Esattamente, dunque, di chi stiamo parlando? Di un’eroina moderna o di una donna sprezzante della legalità? La vicenda umanitaria è diventata politica e ciò ha alzato l’asticella di insulti e sostegni. I parlamentari di sinistra sono saliti sulla SeaWatch3 per solidarizzare, ma anche loro sono stati presi a pesci in faccia dalla destra leghista. Ma chi ha ragione? La legge italiana o le leggi internazionali? Bisogna lasciare in mare i migranti, anche a costo di suicidi o di morti per fame e stenti, perché i porti vengono chiusi ora sì e ora no? Sì, perché mentre noi ci schieriamo per la SeaWatch3, tanti altri barconi arrivano e approdano sulle nostre coste senza che si alzi un polverone. Come a dire che conviene alzarlo a chi sui porti chiusi ha costruito la sua campagna elettorale. Facendo passare sotto silenzio tante altre cose, quelle economiche, la possibile procedura d’infrazione contro il nostro Paese, i posti di lavoro che mancano, le crisi delle grandi aziende.
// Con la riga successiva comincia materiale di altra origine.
**config.mk**
```make
export PLATFORM = sky130hd
export DESIGN_NAME = chfm_finish
export DESIGN_NICKNAME = d
export VERILOG_FILES = /design/src/rtl/core/chfm_pkg.sv /design/src/rtl/core/chfm_finish.sv
export SDC_FILE = /design/constraint.sdc
export NUM_CORES = 1
export LEC_CHECK = 0
export ABC_AREA = 1
export ABC_CLOCK_PERIOD_IN_PS = 5700
export BUFFER_PORTS_ARGS = -buffer_cell sky130_fd_sc_hd__buf_2
export CORE_MARGIN = 10
export CORE_UTILIZATION = 52
export DETAILED_ROUTE_END_ITERATION = 8
export PLACE_DENSITY_LB_ADDON = 0.15
export SKIP_LAST_GASP = 1
export SLEW_MARGIN = 20
export SYNTH_ARGS = -nofsm -noshare
export SYNTH_HDL_FRONTEND = slang
export SYNTH_SLANG_ARGS = --single-unit
```
**constraint.sdc**
```tcl
create_clock -name clk -period 5.7 [get_ports clk]
set_clock_uncertainty 0.1 [all_clocks]
set_input_delay 0.57 -clock clk [delete_from_list [all_inputs] [get_ports clk]]
set_output_delay 0.57 -clock clk [all_outputs]
set_load 0.02 [all_outputs]
```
Carola Rackete si è trovata in mezzo a questo enorme conflitto di interessi. Ha fatto ciò che probabilmente avremmo fatto tutti al suo posto: da capitano, ha portato in salvo chi era sotto la sua responsabilità. Anche sfidando la giustizia. Dicono che per entrare in porto abbia speronato la nave della guardia di finanza, che voleva evitare invece l’approdo. Ma su questo punto le versioni non sono chiare: lo ha fatto per davvero o è un fake? Ci siamo schierati anche su questo punto, come se fossimo stati lì tutti lì al momento della manovra. Solo perché non siamo capaci di dialogare. Amiamo dividerci, litigare. Da Carola al calcio, dal meteo al vestito da indossare oggi. Chi non è d’accordo con una parte è un asino. E’ fascista. E’ pidiota. Sì, Carola forse ha compiuto un atto eroico. Perché alla fine pagherà lei le conseguenze di ciò che ha fatto. E lo sapeva mentre entrava in porto. Ma lo ha fatto comunque per salvare chi era in mare da due settimane. E questo andrebbe sempre ricordato. Ma gli insulti beceri fanno più presa sul popolino. E dunque dagli alla capitana sbruffoncella.